This task calls for copying each line below that contains "sdaOut".
(Records Opens)
## src/hw/ampcsb_pkg.sv

```systemverilog
package ampcsb_pkg;
  localparam int NUM_CH = 4;
  localparam int NUM_BYTES = 4;
  // Seven-bit bus address: base plus strap offsets
  localparam logic [6:0] ADDR_BASE = 7'h20;
  localparam int ADDR_MOD_SHIFT = 3;
  localparam logic [1:0] STRAP_GROUNDED = 2'h0;
  localparam logic [3:0] STRAP_SETTLE = 4'h8;
  // Bit positions shared by configuration and status bytes
  localparam int B0 = 0;
  localparam int B1 = 1;
  localparam int B2 = 2;
  localparam int B3 = 3;
  localparam int B4 = 4;
  localparam int B5 = 5;
  localparam int B6 = 6;
  localparam int B7 = 7;
  localparam logic [7:0] CONFIG_RESET = 8'h00;
  localparam logic [7:0] STATUS_RESET = 8'h00;
  localparam logic [7:0] STATUS1_RESET = 8'h80;
  localparam logic [7:0] IDLE_BYTE = 8'hFF;
  localparam logic [3:0] BITS_PER_BYTE = 4'h8;
  typedef enum logic [2:0] {
    S_IDLE      = 3'b000,
    S_ADDR      = 3'b001,
    S_ADDR_ACK  = 3'b010,
    S_WRITE     = 3'b011,
    S_WRITE_ACK = 3'b100,
    S_READ      = 3'b101,
    S_READ_ACK  = 3'b110
  } ampcsb_state_type;
endpackage

```

## src/hw/ampcsb_bank.sv

```systemverilog
// Summary of operation
// - Write transfer fills configuration bytes one to four in order.
// - Power-on reset clears all configuration bits.
// - Byte1 D0 standby/operate; byte2 D0 mutes all channels.
// - Byte1 D7 offset report on diagnostic pin; byte2 D7 offset protection.
// - Byte n D6 offset monitor, D5 clip to diagnostic, D1 channel enable.
// - Byte1 D3 oscillator minus/plus ten percent; D4 frequency hopping.
// - Byte2 D4 thermal prewarning report; D3 picks 140 or 120 degrees.
// - Byte1 D2 AC-load detection; byte2 D2 DC-load detection.
// - Byte3 D3 selects one or two ohm shorted-load threshold.
// - Byte4 D3:D2 set slave oscillator phase offset.
// - Read transfer returns status bytes one to four in order.
// - Short, offset, temperature and supply flags latch once set.
// - Finished read clears status except DC-load bits, valid bit and the all-zero bit.
// - Status1 D6 shows DC-load results valid.
// - Status byte n D4 open load, D3 shorted load.
// - Status byte n D1 short to supply, D0 short to ground.
// - D2 reports offset, PLL lock, clock failure, start-up busy.
// - Status1 D7 set when all config zero; then diagnostic pin low.
// - Straps choose one of twelve addresses; grounded strap disables bus.
// - Byte3 D4 selects clip threshold 0.2 or 10 percent.
`timescale 1ns/1ps
module ampcsb_bank
  import ampcsb_pkg::*;
(
  input  wire logic                          clk,
  input  wire logic                          reset_n,
  input  wire logic                          sclIn,
  input  wire logic                          sdaIn,
  output logic                               sdaOut,
  output logic                               sdaOe,
  input  wire logic [1:0]                    address_strap_a,
  input  wire logic [1:0]                    modeStrap,
  input  wire logic [ampcsb_pkg::NUM_CH-1:0] shortGnd,
  input  wire logic [ampcsb_pkg::NUM_CH-1:0] shortSupply,
  input  wire logic [ampcsb_pkg::NUM_CH-1:0] openLoad,
  input  wire logic [ampcsb_pkg::NUM_CH-1:0] shortedLoad,
  input  wire logic [ampcsb_pkg::NUM_CH-1:0] clipActive,
  input  wire logic                          dcLoadValid,
  input  wire logic                          offsetDetected,
  input  wire logic                          pllLocked,
  input  wire logic                          clockFailure,
  input  wire logic                          startupBusy,
  input  wire logic                          overTemp,
  input  wire logic                          tempWarn,
  input  wire logic                          undervoltage_flag,
  input  wire logic                          overvoltage_flag,
  input  wire logic                          acLoadHit,
  output logic                               busMode,
  output logic                               ampOn,
  output logic                               muteAll,
  output logic [ampcsb_pkg::NUM_CH-1:0]      chanEnable,
  output logic [ampcsb_pkg::NUM_CH-1:0]      offsetMonitorOn,
  output logic [ampcsb_pkg::NUM_CH-1:0]      clipToDiag,
  output logic                               offsetDiagOn,
  output logic                               offsetProtectOn,
  output logic                               oscPlusTen,
  output logic                               freqHopOn,
  output logic                               thermalDiagOn,
  output logic                               warnAt120,
  output logic                               acLoadDetOn,
  output logic                               dcLoadDetOn,
  output logic                               clipAtTen,
  output logic                               shortAtTwoOhm,
  output logic [1:0]                         slavePhase,
  output logic                               diagnostic_pinOut,
  output logic                               diagnostic_pinOe
);
  import ampcsb_pkg::*;

  // Pin synchronisers
  logic [1:0] sclSync_reg;
  logic [1:0] sdaSync_reg;
  logic [3:0] strapSync1_reg;
  logic [3:0] strapSync2_reg;
  logic       sclPrev_reg;
  logic       sdaPrev_reg;

  always_ff @(posedge clk or negedge reset_n)
  begin
    if (!reset_n)
    begin
      sclSync_reg    <= 2'h3;
      sdaSync_reg    <= 2'h3;
      strapSync1_reg <= 4'h0;
      strapSync2_reg <= 4'h0;
      sclPrev_reg    <= 1'b1;
      sdaPrev_reg    <= 1'b1;
    end
    else
    begin
      sclSync_reg    <= {sclSync_reg[0], sclIn};
      sdaSync_reg    <= {sdaSync_reg[0], sdaIn};
      strapSync1_reg <= {modeStrap, address_strap_a};
      strapSync2_reg <= strapSync1_reg;
      sclPrev_reg    <= sclSync_reg[1];
      sdaPrev_reg    <= sdaSync_reg[1];
    end
  end

  logic scl;
  logic sda;
  logic sclRise;
  logic sclFall;
  logic startCond;
  logic stopCond;
  assign scl       = sclSync_reg[1];
  assign sda       = sdaSync_reg[1];
  assign sclRise   = scl && !sclPrev_reg;
  assign sclFall   = !scl && sclPrev_reg;
  assign startCond = scl && sclPrev_reg && sdaPrev_reg && !sda;
  assign stopCond  = scl && sclPrev_reg && !sdaPrev_reg && sda;

  // Strap capture after reset release
  logic [3:0] strapCnt_reg;
  logic [3:0] strapCnt_next;
  logic [6:0] devAddr_reg;
  logic [6:0] devAddr_next;
  logic       busMode_reg;
  logic       busMode_next;

  always_comb
  begin
    strapCnt_next = strapCnt_reg;
    devAddr_next  = devAddr_reg;
    busMode_next  = busMode_reg;
    if (strapCnt_reg != STRAP_SETTLE)
    begin
      strapCnt_next = strapCnt_reg + 4'h1;
      if (strapCnt_reg == STRAP_SETTLE - 4'h1)
      begin
        busMode_next = (strapSync2_reg[1:0] != STRAP_GROUNDED);
        devAddr_next = ADDR_BASE + {2'h0, strapSync2_reg[3:2], 3'h0}
                     + {5'h00, strapSync2_reg[1:0]} - 7'h01;
      end
    end
  end

  always_ff @(posedge clk or negedge reset_n)
  begin
    if (!reset_n)
    begin
      strapCnt_reg <= 4'h0;
      devAddr_reg  <= ADDR_BASE;
      busMode_reg  <= 1'b0;
    end
    else
    begin
      strapCnt_reg <= strapCnt_next;
      devAddr_reg  <= devAddr_next;
      busMode_reg  <= busMode_next;
    end
  end

  // Bus protocol engine and configuration bytes
  ampcsb_state_type state_reg;
  ampcsb_state_type state_next;
  logic [3:0]       bitCnt_reg;
  logic [3:0]       bitCnt_next;
  logic [1:0]       byteIdx_reg;
  logic [1:0]       byteIdx_next;
  logic [2:0]       byteCnt_reg;
  logic [2:0]       byteCnt_next;
  logic [7:0]       shiftIn_reg;
  logic [7:0]       shiftIn_next;
  logic [7:0]       shiftOut_reg;
  logic [7:0]       shiftOut_next;
  logic             sdaLow_reg;
  logic             sdaLow_next;
  logic             masterAck_reg;
  logic             masterAck_next;
  logic             readDone_reg;
  logic             readDone_next;
  logic             clearStatus;
  logic [7:0]       config_reg [NUM_BYTES];
  logic [7:0]       config_next [NUM_BYTES];
  logic [7:0]       status_reg [NUM_BYTES];
  logic [7:0]       status_next [NUM_BYTES];

  always_comb
  begin
    state_next     = state_reg;
    bitCnt_next    = bitCnt_reg;
    byteIdx_next   = byteIdx_reg;
    byteCnt_next   = byteCnt_reg;
    shiftIn_next   = shiftIn_reg;
    shiftOut_next  = shiftOut_reg;
    sdaLow_next    = sdaLow_reg;
    masterAck_next = masterAck_reg;
    readDone_next  = readDone_reg;
    clearStatus    = 1'b0;
    for (int i = 0; i < NUM_BYTES; i++)
    begin
      config_next[i] = config_reg[i];
    end
    if (startCond || stopCond)
    begin
      clearStatus   = readDone_reg;
      readDone_next = 1'b0;
      sdaLow_next   = 1'b0;
      bitCnt_next   = 4'h0;
      state_next    = (startCond && busMode_reg) ? S_ADDR : S_IDLE;
    end
    else if (sclRise)
    begin
      if (state_reg == S_ADDR || state_reg == S_WRITE)
      begin
        shiftIn_next = {shiftIn_reg[6:0], sda};
        bitCnt_next  = bitCnt_reg + 4'h1;
      end
      else if (state_reg == S_READ)
      begin
        bitCnt_next = bitCnt_reg + 4'h1;
      end
      else if (state_reg == S_READ_ACK)
      begin
        masterAck_next = !sda;
      end
    end
    else if (sclFall)
    begin
      case (state_reg)
        S_ADDR:
        begin
          if (bitCnt_reg == BITS_PER_BYTE)
          begin
            if (shiftIn_reg[7:1] == devAddr_reg)
            begin
              state_next  = S_ADDR_ACK;
              sdaLow_next = 1'b1;
            end
            else
            begin
              state_next = S_IDLE;
            end
          end
        end
        S_ADDR_ACK:
        begin
          bitCnt_next  = 4'h0;
          byteIdx_next = 2'h0;
          byteCnt_next = 3'h0;
          if (shiftIn_reg[B0])
          begin
            state_next    = S_READ;
            shiftOut_next = status_reg[0];
            sdaLow_next   = !status_reg[0][B7];
          end
          else
          begin
            state_next  = S_WRITE;
            sdaLow_next = 1'b0;
          end
        end
        S_WRITE:
        begin
          if (bitCnt_reg == BITS_PER_BYTE)
          begin
            if (byteCnt_reg < 3'(NUM_BYTES))
            begin
              state_next  = S_WRITE_ACK;
              sdaLow_next = 1'b1;
            end
            else
            begin
              state_next = S_IDLE;
            end
          end
        end
        S_WRITE_ACK:
        begin
          config_next[byteIdx_reg] = shiftIn_reg;
          byteIdx_next = byteIdx_reg + 2'h1;
          byteCnt_next = byteCnt_reg + 3'h1;
          bitCnt_next  = 4'h0;
          sdaLow_next  = 1'b0;
          state_next   = S_WRITE;
        end
        S_READ:
        begin
          readDone_next = 1'b1;
          if (bitCnt_reg == BITS_PER_BYTE)
          begin
            sdaLow_next = 1'b0;
            state_next  = S_READ_ACK;
          end
          else
          begin
            shiftOut_next = {shiftOut_reg[6:0], 1'b0};
            sdaLow_next   = !shiftOut_reg[B6];
          end
        end
        S_READ_ACK:
        begin
          bitCnt_next = 4'h0;
          if (masterAck_reg)
          begin
            byteIdx_next  = byteIdx_reg + 2'h1;
            byteCnt_next  = byteCnt_reg + 3'h1;
            shiftOut_next = (byteCnt_reg < 3'(NUM_BYTES - 1)) ? status_reg[byteIdx_reg + 2'h1] : IDLE_BYTE;
            sdaLow_next   = (byteCnt_reg < 3'(NUM_BYTES - 1)) ? !status_reg[byteIdx_reg + 2'h1][B7] : 1'b0;
            state_next    = S_READ;
          end
          else
          begin
            state_next = S_IDLE;
          end
        end
        default:
        begin
          state_next = S_IDLE;
        end
      endcase
    end
  end

  always_ff @(posedge clk or negedge reset_n)
  begin
    if (!reset_n)
    begin
      state_reg     <= S_IDLE;
      bitCnt_reg    <= 4'h0;
      byteIdx_reg   <= 2'h0;
      byteCnt_reg   <= 3'h0;
      shiftIn_reg   <= 8'h00;
      shiftOut_reg  <= 8'h00;
      sdaLow_reg    <= 1'b0;
      masterAck_reg <= 1'b0;
      readDone_reg  <= 1'b0;
      for (int i = 0; i < NUM_BYTES; i++)
      begin
        config_reg[i] <= CONFIG_RESET;
      end
    end
    else
    begin
      state_reg     <= state_next;
      bitCnt_reg    <= bitCnt_next;
      byteIdx_reg   <= byteIdx_next;
      byteCnt_reg   <= byteCnt_next;
      shiftIn_reg   <= shiftIn_next;
      shiftOut_reg  <= shiftOut_next;
      sdaLow_reg    <= sdaLow_next;
      masterAck_reg <= masterAck_next;
      readDone_reg  <= readDone_next;
      for (int i = 0; i < NUM_BYTES; i++)
      begin
        config_reg[i] <= config_next[i];
      end
    end
  end

  // Status bytes: sticky flags, set wins over the read clear
  logic       allZero;
  logic [3:0] byteD2Event;
  assign allZero     = ~|{config_reg[0], config_reg[1], config_reg[2], config_reg[3]};
  assign byteD2Event = {startupBusy, clockFailure, pllLocked, offsetDetected};

  always_comb
  begin
    for (int i = 0; i < NUM_BYTES; i++)
    begin
      status_next[i]     = status_reg[i] & {8{!clearStatus}};
      status_next[i][B0] = status_next[i][B0] | shortGnd[i];
      status_next[i][B1] = status_next[i][B1] | shortSupply[i];
      status_next[i][B2] = status_next[i][B2] | byteD2Event[i];
      status_next[i][B3] = shortedLoad[i];
      status_next[i][B4] = openLoad[i];
    end
    status_next[0][B5] = status_next[0][B5] | overvoltage_flag;
    status_next[0][B6] = dcLoadValid;
    status_next[0][B7] = allZero;
    status_next[1][B5] = status_next[1][B5] | undervoltage_flag;
    status_next[1][B6] = status_next[1][B6] | tempWarn;
    status_next[1][B7] = status_next[1][B7] | overTemp;
  end

  always_ff @(posedge clk or negedge reset_n)
  begin
    if (!reset_n)
    begin
      status_reg[0] <= STATUS1_RESET;
      for (int i = 1; i < NUM_BYTES; i++)
      begin
        status_reg[i] <= STATUS_RESET;
      end
    end
    else
    begin
      for (int i = 0; i < NUM_BYTES; i++)
      begin
        status_reg[i] <= status_next[i];
      end
    end
  end

  // Configuration decode
  always_comb
  begin
    ampOn           = config_reg[0][B0];
    muteAll         = config_reg[1][B0];
    offsetDiagOn    = !config_reg[0][B7];
    offsetProtectOn = !config_reg[1][B7];
    oscPlusTen      = config_reg[0][B3];
    freqHopOn       = config_reg[0][B4];
    thermalDiagOn   = !config_reg[1][B4];
    warnAt120       = config_reg[1][B3];
    acLoadDetOn     = config_reg[0][B2];
    dcLoadDetOn     = config_reg[1][B2];
    shortAtTwoOhm   = config_reg[2][B3];
    clipAtTen       = config_reg[2][B4];
    slavePhase      = config_reg[3][B3:B2];
    for (int i = 0; i < NUM_CH; i++)
    begin
      offsetMonitorOn[i] = !config_reg[i][B6];
      clipToDiag[i]      = !config_reg[i][B5];
      chanEnable[i]      = !config_reg[i][B1];
    end
  end

  // Diagnostic pin, open drain, pulled low on all-zero config, supply, temperature, short, offset, and clip or, in AC-load detection, AC-load conditions
  logic diagLow_reg;
  logic diagLow_next;

  always_comb
  begin
    diagLow_next = status_reg[0][B7]
                 | undervoltage_flag | overvoltage_flag | overTemp
                 | (|shortGnd) | (|shortSupply)
                 | (offsetDiagOn & offsetDetected)
                 | (thermalDiagOn & tempWarn)
                 | (acLoadDetOn ? acLoadHit : |(clipActive & clipToDiag));
  end

  always_ff @(posedge clk or negedge reset_n)
  begin
    if (!reset_n)
    begin
      diagLow_reg <= 1'b1;
    end
    else
    begin
      diagLow_reg <= diagLow_next;
    end
  end

  assign diagnostic_pinOut = 1'b0;
  assign diagnostic_pinOe  = diagLow_reg;
  assign sdaOut            = 1'b0;
  assign sdaOe             = sdaLow_reg;
  assign busMode           = busMode_reg;
endmodule

```

## config.mk

```make
export PLATFORM = sky130hd
export DESIGN_NAME = ampcsb_bank
export DESIGN_NICKNAME = d
export VERILOG_FILES = /design/src/hw/ampcsb_pkg.sv /design/src/hw/ampcsb_bank.sv
export SDC_FILE = /design/constraint.sdc
export NUM_CORES = 1
export LEC_CHECK = 0
export CAP_MARGIN = 20
export CORE_UTILIZATION = 56
export DETAILED_ROUTE_END_ITERATION = 8
export DONT_BUFFER_PORTS = 1
export GPL_TIMING_DRIVEN = 0
export PLACE_DENSITY_LB_ADDON = 0.05
export RECOVER_POWER = 100
export SETUP_SLACK_MARGIN = 0.3
export SLEW_MARGIN = 20
export SYNTH_ARGS = -nofsm -noshare
export SYNTH_HDL_FRONTEND = slang
export SYNTH_SLANG_ARGS = --single-unit
```

## constraint.sdc

```tcl
create_clock -name clk -period 4.6 [get_ports clk]
set_input_delay 0.46 -clock clk [delete_from_list [all_inputs] [get_ports clk]]
set_output_delay 0.46 -clock clk [all_outputs]
set_load 0.01 [all_outputs]
```

==> impl_metrics.json <==
{
  "antenna_found_initial": 0,
  "switching_share": 0.2956,
  "layout.area.seq_um2": 3014,
  "path_cells": "dlygate4sd3_1 > clkbuf_2",
  "dr.first_iter.drc_count": 188,
  "tightestPinTransition_ns": 2.899,
  "area_delta_synth_final_pct": 16.54,
  "highest_layer": "met4",
  "final_layout_size_suffix_gt1_frac": 0.2000,
  "setup-tns-final_ns": 0,
  "vias": 3665,
  "ir_worst_vdd_mv": 0.3294,
  "outcome": "finished, violations left",
  "start_util": 0.5869,
  "yosysUniqueCellTypes": 56,
  "period_share": 0.6844,
  "first_pass_iters": 4,
  "drc_errors": 0,
  "hold-worst-slack_ns": 0.03100,
  "overflow": 0,
  "finClkSkew_ns": 0.009442,
  "relSlewSlack": -0.9325,
  "critPathMaxStageDelay_ns": 2.05,
  "slowest_stage": "clkbuf_2",
  "reg2reg_from": "byteIdx_reg[0]",
  "synthFlopType": "dfrtp_1",
  "pre_cts_slack_ns": 1.798,
  "antenna_cells": 0,
  "holdPathStages": 1,
  "drtAntennaViolNets": 0,
  "finalCriticalPeriod_ns": 3.148,
  "setup-violations-final": 0,
  "n_fill_cell": 724,
  "final_nets": 550,
  "grt_max_degree": 121,
  "r2r_cells": 9,
  "rsz0062_at_grt": "no",
  "cts_root_buf": "clkbuf_8",
  "ys_seq_area_frac": 0.5480,
  "yosysWarnings": 0,
  "routedWlPerCell_um": 18.42,
  "critPathBufInv": 2,
  "worstHoldStart": "shortGnd[2]",
  "syn_inst": 460,
  "grt_usage": 0.2561,
  "largest_reg_flops": 32,
  "rows": 35,
  "startpoint_type": "primary input",
  "core_um2": 9371,
  "die_h_um": 101.1,
  "max_freq_mhz": 317.6,
  "cp.arrival_ns": 3.14,
  "most-common-layout-cells": "dfrtp_1 (111), mux2_2 (49), nand2_1 (35), o21ai_0 (31), inv_1 (30)",
  "grt_pass1_wl_um": 19310,
  "syn_area_per_cell_um2": 11.96,
  "met3_wirelength_um": 410,
  "crit_start": "reset_n",
  "die_area_um2": 10220,
  "dp_hpwl_um": 7588,
  "synth_edf_count": 0,
  "cts_tree": "done",
  "final_common_cell": "dfrtp_1",
  "finalHoldViolCount": 0,
  "routabilityCongestion": 0.8485,
  "max-cap-violations": 1,
  "crit_type": "in2async",
  "combPwrFrac": 0.184,
  "slew_violations": 121,
  "multi_input_area_um2": 2222,
  "netlist_area_um2": 5500,
  "h-tree-depth": 4,
  "cts_resized": 0,
  "io_buffers": 0,
  "met1_length_um": 5128,
  "crit_family": "buffers and inverters",
  "cts.clk_slew.worst_paths_ns": 0.06,
  "power_frac_seq": 0.402,
  "clock_latency_ns": 0.52,
  "violations": "capacitance limit, slew limit",
  "min_path_type": "in2reg",
  "clkPwrFrac": 0.414,
  "cts_made_buffers": 17,
  "pin_count": 69,
  "synth-seq-cells": 120,
  "via_per_inst": 5.736,
  "fin_ws_ns": 1.452,
  "die_w_um": 101.1,
  "cts.path.max_buffers": 2,
  "met2_length_um": 6014,
  "clock_sinks": 120,
  "required_ns": 4.59,
  "r2r_end": "sdaOe",
  "drt_wl_total_um": 11770,
  "cp_max_fo": 120,
  "power.switching_mw": 0.9968,
  "r2r_slack_ns": 1.45,
  "async_flop_share": 1.000,
  "whs_endpoint": "status_reg[8]",
  "p_leak_nw": 2.837,
  "grt_pass1_vias": 3832,
  "internal-power_mw": 2.375,
  "end_kind": "async pin",
  "powerDensity_nw_per_um2": 526.1
}
-- how the worst max path moves through the flow --
stage	slack [ns]	cells after the start	end
after floorplan	2.17	9	sdaOe
after global placement	1.80	9	sdaOe
after detailed placement	1.80	9	sdaOe
after CTS	1.78	9	sdaOe
after global routing	0.83	2	bitCnt_reg[0]
final	1.45	2	bitCnt_reg[0]
-- cell usage after synthesis, drive strengths merged (2+ instances only) --
library cell	number	area [um^2]
ha	15	187.7
xor2	7	61.31
clkbuf	10	37.54
nor2b	2	12.51
mux4	8	180.2
and2	9	56.31
nand3b	2	15.01
nand4	6	37.54
mux2i	2	20.02
nor2	12	52.55
a221oi	2	17.52
a21oi	12	60.06
nand3	7	35.03
nand2b	5	31.28
dfstp	9	236.5
and3b	2	17.52
nor3	3	15.01
nor4	14	102.6
or4	3	22.52
inv	31	116.4
o21ai	31	155.1
buf	11	76.32
xnor2	4	35.03
a21o	19	142.6
nand2	35	141.4
dfrtp	111	2778
a22oi	8	60.06
a211oi	5	42.54
mux2	51	574.3
or3	2	12.51
o211ai	8	60.06
-- power by group through the flow --
stage / registers [mW] / logic, mW / clock network [mW]
finish: 1.35 / 0.621 / 1.40
global route: 1.38 / 0.696 / 1.47
CTS: 1.36 / 0.630 / 1.42
detailed placement: 1.38 / 0.587 / 0
global placement: 1.37 / 0.582 / 0
floorplan: 1.32 / 0.467 / 0
-- layout make-up --
cell class	count	area share
flip-flops and latches	120	0.4702
multi-input cells	289	0.3467
clock buffers	19	0.06890
clock inverters	13	0.02987
repair buffers	17	0.02577
well taps	129	0.02518
inverters	31	0.01815
plain buffers	21	0.01523
-- repair_timing --
item	CTS	global route
endpoints found under the hold margin	135	0
endpoints found under the setup margin	0	0
setup buffers	0	0
hold buffers	17	0
-- cell families (layout without fill, tap and decap cells) --
family	Yosys count	in the layout	share of synthesized area
adders and majority gates	15	15	0.03412
and+or+nand+nor	105	105	0.1046
muxes	61	61	0.1408
AOI/OAI and AO/OA	95	95	0.1124
xor gates and xnor gates	11	11	0.01752
buffers and inverters	52	101	0.04186
other	1	2	0.0006818
DFF	120	120	0.5480
-- per-stage QoR --
step | power [mW] | util | instance area, um^2 | std cells
2_1_floorplan | 1.783 | - | 5504 | 461
3_3_place_gp | 1.953 | 0.6045 | 5665 | 590
3_5_place_dp | 1.967 | 0.6045 | 5665 | 590
4_1_cts | 3.410 | 0.6921 | 6486 | 639
5_1_grt | 3.546 | 0.6840 | 6410 | 639
6_report | 3.372 | 0.6840 | 6410 | 639
-- layer usage --
| metal | GRT usage | up-vias |
|---|---|---|
| met4 | 0.1014 | 0 |
| li1 | - | 1714 |
| met2 | 0.4307 | 86 |
| met3 | 0.06311 | 18 |
| met5 | 0 | - |
| met1 | 0.3197 | 1847 |
(Power assumes the default switching activity.)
(Records Closes)
» **Result of the exercise**:
  output logic                               sdaOut,
  assign sdaOut            = 1'b0;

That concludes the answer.